## WHAT YOU SHOULD DO
Which of the lines below include "decl"? Each one should be copied out.

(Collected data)
'''

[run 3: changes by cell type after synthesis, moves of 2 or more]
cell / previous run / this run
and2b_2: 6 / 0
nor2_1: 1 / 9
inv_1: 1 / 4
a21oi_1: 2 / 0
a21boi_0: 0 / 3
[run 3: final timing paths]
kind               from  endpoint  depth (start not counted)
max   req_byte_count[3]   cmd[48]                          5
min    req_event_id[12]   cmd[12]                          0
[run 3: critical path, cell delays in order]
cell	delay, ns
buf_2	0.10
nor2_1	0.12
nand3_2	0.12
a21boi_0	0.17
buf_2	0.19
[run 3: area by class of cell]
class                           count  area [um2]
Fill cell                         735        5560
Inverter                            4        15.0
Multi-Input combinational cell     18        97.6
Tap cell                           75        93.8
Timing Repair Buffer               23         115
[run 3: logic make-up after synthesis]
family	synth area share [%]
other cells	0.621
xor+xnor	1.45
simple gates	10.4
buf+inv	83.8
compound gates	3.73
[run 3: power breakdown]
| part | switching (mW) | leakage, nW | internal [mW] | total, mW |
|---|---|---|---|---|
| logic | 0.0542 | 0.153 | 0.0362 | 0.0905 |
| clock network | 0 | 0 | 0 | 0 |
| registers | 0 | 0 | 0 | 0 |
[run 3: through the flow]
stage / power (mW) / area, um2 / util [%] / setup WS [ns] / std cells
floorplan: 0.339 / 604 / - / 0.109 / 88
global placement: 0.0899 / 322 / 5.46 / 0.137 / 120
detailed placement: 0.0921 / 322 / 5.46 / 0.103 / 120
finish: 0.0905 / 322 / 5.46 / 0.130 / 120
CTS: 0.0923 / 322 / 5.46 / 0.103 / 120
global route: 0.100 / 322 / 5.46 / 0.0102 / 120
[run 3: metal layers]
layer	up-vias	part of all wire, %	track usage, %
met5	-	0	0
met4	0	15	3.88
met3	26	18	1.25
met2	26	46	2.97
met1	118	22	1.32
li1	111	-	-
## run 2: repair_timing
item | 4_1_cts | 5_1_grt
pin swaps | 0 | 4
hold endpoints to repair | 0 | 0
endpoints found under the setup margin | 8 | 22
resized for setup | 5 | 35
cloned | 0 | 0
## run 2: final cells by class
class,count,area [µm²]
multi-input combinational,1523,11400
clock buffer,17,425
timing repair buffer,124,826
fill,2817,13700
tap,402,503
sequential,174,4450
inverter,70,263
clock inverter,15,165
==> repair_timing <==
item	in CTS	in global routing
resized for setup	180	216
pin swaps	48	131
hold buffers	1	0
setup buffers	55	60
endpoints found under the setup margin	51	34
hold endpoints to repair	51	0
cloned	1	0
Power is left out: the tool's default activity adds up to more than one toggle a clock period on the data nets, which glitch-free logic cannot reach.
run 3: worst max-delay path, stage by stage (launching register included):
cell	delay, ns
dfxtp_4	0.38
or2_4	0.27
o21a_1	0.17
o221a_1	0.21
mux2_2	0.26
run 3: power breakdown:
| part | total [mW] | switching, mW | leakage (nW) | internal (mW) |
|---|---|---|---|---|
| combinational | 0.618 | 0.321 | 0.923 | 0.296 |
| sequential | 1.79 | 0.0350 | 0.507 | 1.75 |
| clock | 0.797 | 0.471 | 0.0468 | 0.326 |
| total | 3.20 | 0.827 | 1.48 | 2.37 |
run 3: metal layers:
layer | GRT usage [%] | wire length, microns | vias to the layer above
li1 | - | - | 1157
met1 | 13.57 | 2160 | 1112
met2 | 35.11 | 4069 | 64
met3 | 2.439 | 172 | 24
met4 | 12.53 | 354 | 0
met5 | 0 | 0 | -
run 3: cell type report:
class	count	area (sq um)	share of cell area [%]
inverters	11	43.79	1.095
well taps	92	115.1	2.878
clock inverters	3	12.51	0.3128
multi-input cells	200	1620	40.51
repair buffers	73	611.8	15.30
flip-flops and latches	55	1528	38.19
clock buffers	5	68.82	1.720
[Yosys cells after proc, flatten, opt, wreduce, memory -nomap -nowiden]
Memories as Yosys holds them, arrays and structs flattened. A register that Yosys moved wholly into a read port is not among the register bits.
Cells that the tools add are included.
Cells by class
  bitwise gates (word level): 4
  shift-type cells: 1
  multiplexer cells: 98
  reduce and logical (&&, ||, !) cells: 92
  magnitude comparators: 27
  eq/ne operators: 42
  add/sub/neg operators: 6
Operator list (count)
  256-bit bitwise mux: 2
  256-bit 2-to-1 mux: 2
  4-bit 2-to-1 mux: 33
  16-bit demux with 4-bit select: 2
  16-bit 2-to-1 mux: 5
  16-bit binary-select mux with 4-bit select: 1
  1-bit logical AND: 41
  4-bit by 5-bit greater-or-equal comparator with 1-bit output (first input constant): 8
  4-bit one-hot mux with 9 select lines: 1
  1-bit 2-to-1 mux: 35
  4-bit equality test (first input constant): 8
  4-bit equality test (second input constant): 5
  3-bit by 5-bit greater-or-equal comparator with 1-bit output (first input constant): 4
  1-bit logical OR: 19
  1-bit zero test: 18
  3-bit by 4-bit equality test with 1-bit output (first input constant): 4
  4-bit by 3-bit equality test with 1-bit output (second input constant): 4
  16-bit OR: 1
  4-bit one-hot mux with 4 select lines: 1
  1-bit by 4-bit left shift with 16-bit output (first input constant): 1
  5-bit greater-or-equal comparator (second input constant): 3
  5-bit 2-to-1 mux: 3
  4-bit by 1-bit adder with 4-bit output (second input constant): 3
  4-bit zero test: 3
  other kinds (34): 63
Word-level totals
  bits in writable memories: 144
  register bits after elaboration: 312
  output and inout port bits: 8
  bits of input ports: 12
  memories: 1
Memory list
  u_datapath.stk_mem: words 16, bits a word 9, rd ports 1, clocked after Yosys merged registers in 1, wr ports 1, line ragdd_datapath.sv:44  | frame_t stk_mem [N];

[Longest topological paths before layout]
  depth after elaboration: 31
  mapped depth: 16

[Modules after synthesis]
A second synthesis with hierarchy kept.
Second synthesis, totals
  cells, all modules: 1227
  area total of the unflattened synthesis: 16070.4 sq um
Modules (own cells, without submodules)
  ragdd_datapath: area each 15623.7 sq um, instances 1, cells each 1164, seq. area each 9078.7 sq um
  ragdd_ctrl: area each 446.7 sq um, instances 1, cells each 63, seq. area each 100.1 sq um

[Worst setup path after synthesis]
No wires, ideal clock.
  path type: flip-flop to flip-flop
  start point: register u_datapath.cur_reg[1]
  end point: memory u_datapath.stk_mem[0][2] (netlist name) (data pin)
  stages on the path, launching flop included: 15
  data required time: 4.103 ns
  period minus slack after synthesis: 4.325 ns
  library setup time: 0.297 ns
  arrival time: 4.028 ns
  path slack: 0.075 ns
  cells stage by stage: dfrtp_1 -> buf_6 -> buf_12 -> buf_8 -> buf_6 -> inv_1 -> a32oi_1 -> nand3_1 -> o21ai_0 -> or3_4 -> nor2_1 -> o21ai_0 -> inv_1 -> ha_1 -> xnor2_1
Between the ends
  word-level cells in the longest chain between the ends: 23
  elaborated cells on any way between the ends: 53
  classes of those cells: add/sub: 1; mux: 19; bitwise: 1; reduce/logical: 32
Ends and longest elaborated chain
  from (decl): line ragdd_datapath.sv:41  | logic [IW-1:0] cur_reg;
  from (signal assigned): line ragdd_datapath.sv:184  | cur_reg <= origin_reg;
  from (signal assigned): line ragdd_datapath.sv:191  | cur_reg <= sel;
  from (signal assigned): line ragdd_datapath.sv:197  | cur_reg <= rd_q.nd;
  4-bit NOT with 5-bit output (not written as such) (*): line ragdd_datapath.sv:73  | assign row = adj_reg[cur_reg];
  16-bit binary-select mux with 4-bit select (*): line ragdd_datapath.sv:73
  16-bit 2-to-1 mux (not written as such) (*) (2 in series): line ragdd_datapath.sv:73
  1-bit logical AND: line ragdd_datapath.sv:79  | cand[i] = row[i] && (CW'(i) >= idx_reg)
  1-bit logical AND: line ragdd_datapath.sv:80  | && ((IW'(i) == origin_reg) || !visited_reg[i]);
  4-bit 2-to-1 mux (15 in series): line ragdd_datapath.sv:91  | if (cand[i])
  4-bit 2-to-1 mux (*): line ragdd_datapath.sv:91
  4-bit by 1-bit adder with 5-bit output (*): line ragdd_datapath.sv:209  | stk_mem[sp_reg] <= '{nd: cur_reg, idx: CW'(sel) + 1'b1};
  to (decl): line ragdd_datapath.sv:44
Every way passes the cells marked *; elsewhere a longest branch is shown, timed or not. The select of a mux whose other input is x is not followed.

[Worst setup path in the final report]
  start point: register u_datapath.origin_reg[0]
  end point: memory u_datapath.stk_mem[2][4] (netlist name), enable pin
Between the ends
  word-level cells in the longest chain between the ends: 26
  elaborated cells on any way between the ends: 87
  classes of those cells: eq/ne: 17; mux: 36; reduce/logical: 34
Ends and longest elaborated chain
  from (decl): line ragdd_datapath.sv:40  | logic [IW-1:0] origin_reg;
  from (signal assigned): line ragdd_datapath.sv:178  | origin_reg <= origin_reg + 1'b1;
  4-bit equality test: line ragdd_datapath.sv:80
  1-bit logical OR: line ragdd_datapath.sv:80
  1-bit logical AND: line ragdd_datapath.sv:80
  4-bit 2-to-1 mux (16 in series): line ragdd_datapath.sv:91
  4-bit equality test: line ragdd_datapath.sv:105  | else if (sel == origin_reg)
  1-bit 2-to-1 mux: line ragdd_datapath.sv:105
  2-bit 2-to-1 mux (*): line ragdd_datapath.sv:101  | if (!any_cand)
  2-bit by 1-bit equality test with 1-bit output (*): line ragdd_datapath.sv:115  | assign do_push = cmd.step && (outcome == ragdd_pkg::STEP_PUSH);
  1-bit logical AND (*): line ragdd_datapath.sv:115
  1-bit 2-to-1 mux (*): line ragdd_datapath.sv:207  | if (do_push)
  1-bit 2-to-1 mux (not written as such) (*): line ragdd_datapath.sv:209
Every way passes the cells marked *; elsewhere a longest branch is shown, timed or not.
**config.mk**
```make
export PLATFORM = sky130hd
export DESIGN_NAME = bxds_queue
export DESIGN_NICKNAME = d
export VERILOG_FILES = /design/src/rtl/core/bxds_pkg.sv /design/src/rtl/core/bxds_queue.sv
export SDC_FILE = /design/constraint.sdc
export NUM_CORES = 1
export LEC_CHECK = 0
export BUFFER_PORTS_ARGS = -buffer_cell sky130_fd_sc_hd__buf_4
export CORE_MARGIN = 3
export CORE_UTILIZATION = 29
export DETAILED_ROUTE_END_ITERATION = 7
export PLACE_DENSITY = 0.53
export SETUP_SLACK_MARGIN = 0.5
export SLEW_MARGIN = 0
export SYNTH_ARGS = -nofsm -noshare
export SYNTH_HDL_FRONTEND = slang
export SYNTH_SLANG_ARGS = --single-unit
```
**constraint.sdc**
```tcl
create_clock -name clk -period 7.1 [get_ports clk]
set_input_delay 0.355 -clock clk [delete_from_list [all_inputs] [get_ports clk]]
set_output_delay 0.355 -clock clk [all_outputs]
set_load 0.02 [all_outputs]
```
**src/rtl/core/bxds_pkg.sv**
```systemverilog
// Shared types, widths and register codes of the box-average RGB downscaler.
// Used by every module under rtl/core; depends on nothing.
package bxds_pkg;

    localparam int CHAN_W = 8;
    localparam int NUM_CHAN = 3;
    localparam int CH_RED = 2;
    localparam int CH_GREEN = 1;
    localparam int CH_BLUE = 0;

    localparam int WIDTH_W = 11;
    localparam int HEIGHT_W = 12;
    localparam int FACTOR_W = 5;

    localparam int CFG_IDX_W = 2;
    localparam int CFG_DATA_W = 12;

    localparam logic [CFG_IDX_W-1:0] REG_FRAME_WIDTH = 2'd0;
    localparam logic [CFG_IDX_W-1:0] REG_FRAME_HEIGHT = 2'd1;
    localparam logic [CFG_IDX_W-1:0] REG_SCALE_FACTOR = 2'd2;

    localparam int RST_FRAME_WIDTH = 640;
    localparam int RST_FRAME_HEIGHT = 480;
    localparam int RST_SCALE_FACTOR = 2;

    localparam int DEF_MAX_WIDTH = 1024;
    localparam int DEF_MAX_FACTOR = 16;

    localparam int QUEUE_DEPTH = 2;

    typedef struct packed {
        logic [CHAN_W-1:0] red;
        logic [CHAN_W-1:0] green;
        logic [CHAN_W-1:0] blue;
    } rgb_t;

    typedef struct packed {
        logic first;
        logic emit;
        logic row_end;
        logic frame_end;
    } op_flags_t;

    function automatic int col_w(input int max_width);
        return (max_width > 2048) ? WIDTH_W : $clog2(max_width);
    endfunction

    function automatic int fact_w(input int max_factor);
        return $clog2(max_factor + 1);
    endfunction

    function automatic int sub_w(input int max_factor);
        return $clog2(max_factor);
    endfunction

    function automatic int area_w(input int max_factor);
        return 2 * $clog2(max_factor + 1);
    endfunction

    function automatic int sum_w(input int max_factor);
        return CHAN_W + 2 * $clog2(max_factor);
    endfunction

endpackage

```
**src/rtl/core/bxds_queue.sv**
```systemverilog
// Short work queue between the front end and the accumulate/divide back end.
// Holds block flags, output column and pixel. Depends on bxds_pkg.
module bxds_queue #(
    parameter int ADDR_W = 10
) (
    input  logic                 clk,
    input  logic                 rst_n,
    input  logic                 push,
    output logic                 full,
    input  bxds_pkg::op_flags_t  in_flags,
    input  logic [ADDR_W-1:0]    in_addr,
    input  bxds_pkg::rgb_t       in_pixel,
    input  logic                 pop,
    output logic                 empty,
    output bxds_pkg::op_flags_t  out_flags,
    output logic [ADDR_W-1:0]    out_addr,
    output bxds_pkg::rgb_t       out_pixel
);
    import bxds_pkg::*;

    localparam int PTR_W = (QUEUE_DEPTH > 1) ? $clog2(QUEUE_DEPTH) : 1;
    localparam int CNT_W = $clog2(QUEUE_DEPTH + 1);

    op_flags_t          flags_reg [QUEUE_DEPTH];
    logic [ADDR_W-1:0]  addr_reg [QUEUE_DEPTH];
    rgb_t               pixel_reg [QUEUE_DEPTH];

    logic [PTR_W-1:0]   wr_ptr_reg, rd_ptr_reg;
    logic [CNT_W-1:0]   count_reg, count_next;

    function automatic logic [PTR_W-1:0] ptr_inc(input logic [PTR_W-1:0] ptr);
        return (ptr == PTR_W'(QUEUE_DEPTH - 1)) ? '0 : ptr + PTR_W'(1);
    endfunction

    assign full = count_reg == CNT_W'(QUEUE_DEPTH);
    assign empty = count_reg == '0;
    assign out_flags = flags_reg[rd_ptr_reg];
    assign out_addr = addr_reg[rd_ptr_reg];
    assign out_pixel = pixel_reg[rd_ptr_reg];

    always_comb
    begin
        count_next = count_reg;
        if (push && !pop)
        begin
            count_next = count_reg + CNT_W'(1);
        end
        else if (pop && !push)
        begin
            count_next = count_reg - CNT_W'(1);
        end
    end

    always_ff @(posedge clk or negedge rst_n)
    begin
        if (!rst_n)
        begin
            wr_ptr_reg <= '0;
            rd_ptr_reg <= '0;
            count_reg <= '0;
        end
        else
        begin
            if (push)
            begin
                wr_ptr_reg <= ptr_inc(wr_ptr_reg);
            end
            if (pop)
            begin
                rd_ptr_reg <= ptr_inc(rd_ptr_reg);
            end
            count_reg <= count_next;
        end
    end

    always_ff @(posedge clk)
    begin
        if (push)
        begin
            flags_reg[wr_ptr_reg] <= in_flags;
            addr_reg[wr_ptr_reg] <= in_addr;
            pixel_reg[wr_ptr_reg] <= in_pixel;
        end
    end

    a_no_overflow: assert property (@(posedge clk) disable iff (!rst_n)
        push |-> !full)
        else $error("queue push while full");

    a_no_underflow: assert property (@(posedge clk) disable iff (!rst_n)
        pop |-> !empty)
        else $error("queue pop while empty");

    a_push_lands: assert property (@(posedge clk) disable iff (!rst_n)
        push && !pop |=> !empty)
        else $error("pushed entry lost");

endmodule

```
==> results.ini <==
[floorplanning]
rows = 36
pin_count = 82
die_y_um = 107
die-area_um2 = 11500
initial_utilization_pct = 30.2
core_um2 = 9860
die_w_um = 107

[yosys]
synth_top_area_share_pct = 76.7
synth.area.top_cells = edfxtp_1 (77%), mux2_2 (11%), mux2_4 (5.0%), dfrtp_1 (3.4%), xor2_1 (1.2%)
yosys-top-cells-count = edfxtp_1 (76), mux2_2 (28), mux2_4 (10), dfrtp_1 (4), xor2_1 (4)
syn_area_per_cell_um2 = 22.2
synth_most_common_cell = edfxtp_1
synth.distinct_cells = 14
netlist_instances = 134
yosysWarnings = 0
syn-num-nets = 177
yosys.area.top_type = edfxtp_1
syn_area_um2 = 2980
ys.flop_type = edfxtp_1
ys_seq_area_share_pct = 80.1
synth_edf_count = 76
ys_ff_latch = 80
synthArstFlopShare_pct = 5.00

[place]
gp_congestion = 0.675
dp_hpwl_um = 3330
port-buffer-count = 81
placed_area_um2 = 3720

[detailed_routing]
final_antenna_net_count = 0
routedWlPerCell_um = 14.5
wl_um = 5230
drc = 0
num_vias = 1520
drt_iter0_drc = 43
dr.pass1.iters = 4
vias_per_cell = 4.21

[worst_setup_path]
critPathLaunchType = flip-flop
critPathMaxFanout = 39
r2r-start = wr_ptr_reg
path_class = flip-flop to output pin
crit_arrival_ps = 2000
worstSetupStartpoint = rd_ptr_reg
critPathCaptureType = output pin
worstPathRequired_ps = 6740

[global_routing]
grt_max_degree = 40
track_usage_pct = 9.45
grt_pass1_wl_um = 8130
first_global_vias = 1575
overflow = 0
antenna_found_initial = 0

[layout]
area_growth_pct = 33.2
drive_gt1_share_pct = 60.1
nFillCells = 887
diodes = 0
fin_nets = 266
final_cell_area_um2 = 3960
largest_register_ffs = 48

[outcome]
outcome = complete, no violations

[cts]
clkSlewWorstSetupHoldPaths_ps = 80
htree_levels = 3
clockBufferDepth = 2
cts_resized = 0
post_cts_buffers = 0
clkSinkCount = 80
cts_root_buf = clkbuf_8
cts_buffers = 9
clock_latency_ps = 340
ctsHoldBuffers = 1
tritoncts = built

[sta]
final-setup-viol-count = 0
skew_ps = 5.25
final.setup.tns_ps = 0
relSlewSlack_pct = 22.8
tightest_slew_ps = 1160
finalCritPeriodShare_pct = 33.1
fmax_mhz = 425
rsz0062_at_grt = false
slew_viol_final = 0
hold_violations = 0
min_period_ps = 2350

[pwr]
peakVddDrop_mv = 0.173
p_leak_nw = 1.51
powerDensity_nw_per_um2 = 404

[worst_hold_path]
hp-start = pop
hold_class = primary input to flip-flop

[job]
max_cap_viol_count = 0

[layout by cell type (no fill, tap or decap), drive strengths merged, types with 2 or more instances in the layout]
cell type / instances
buf: 81
edfxtp: 76
mux2: 38
clkbuf: 10
xor2: 4
dfrtp: 4
bufinv: 3
nor2: 2
clkinv: 2
nor2b: 2
[metrics by stage]
stage | total power [mW] | cells | utilization (%) | hold slack (ps) | setup WS [ps]
2_1_floorplan | 1.03 | 134 | - | 59.4 | 4560
3_3_place_gp | 1.24 | 344 | 37.7 | 156 | 5060
3_5_place_dp | 1.24 | 344 | 37.7 | 157 | 5070
4_1_cts | 1.63 | 361 | 40.2 | 164 | 4690
5_1_grt | 1.69 | 361 | 40.2 | 158 | 4610
6_report | 1.60 | 361 | 40.2 | 189 | 4750
[final timing paths]
check / endpoint / slack, ps / cells past startpoint
min: rd_ptr_reg / 190 / 2
max: out_pixel[19] / 4750 / 2
min reg2reg: count_reg[1] / 500 / 1
max reg2reg: addr_reg[0][2] / 5370 / 1
min in group asynchronous: count_reg[1] / 340 / 2
max in group asynchronous: rd_ptr_reg / 6650 / 2
[layout make-up]
class / count / area, µm² / share of cell area, %
well taps: 133 / 166 / 4.20
repair buffers: 82 / 618 / 15.6
clock buffers: 10 / 128 / 3.22
inverters: 1 / 3.75 / 0.0947
multi-input cells: 49 / 557 / 14.0
clock inverters: 6 / 108 / 2.71
flip-flops and latches: 80 / 2380 / 60.1
[layer usage]
layer	part of all wire [%]	vias up	GRT usage, %
met3	8.2	7	4.50
met4	0.88	0	2.74
met5	0	-	0
li1	-	697	-
met1	43	754	11.9
met2	48	62	14.5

'''

## ANSWER SECTION
  from (decl): line ragdd_datapath.sv:41  | logic [IW-1:0] cur_reg;
  to (decl): line ragdd_datapath.sv:44
  from (decl): line ragdd_datapath.sv:40  | logic [IW-1:0] origin_reg;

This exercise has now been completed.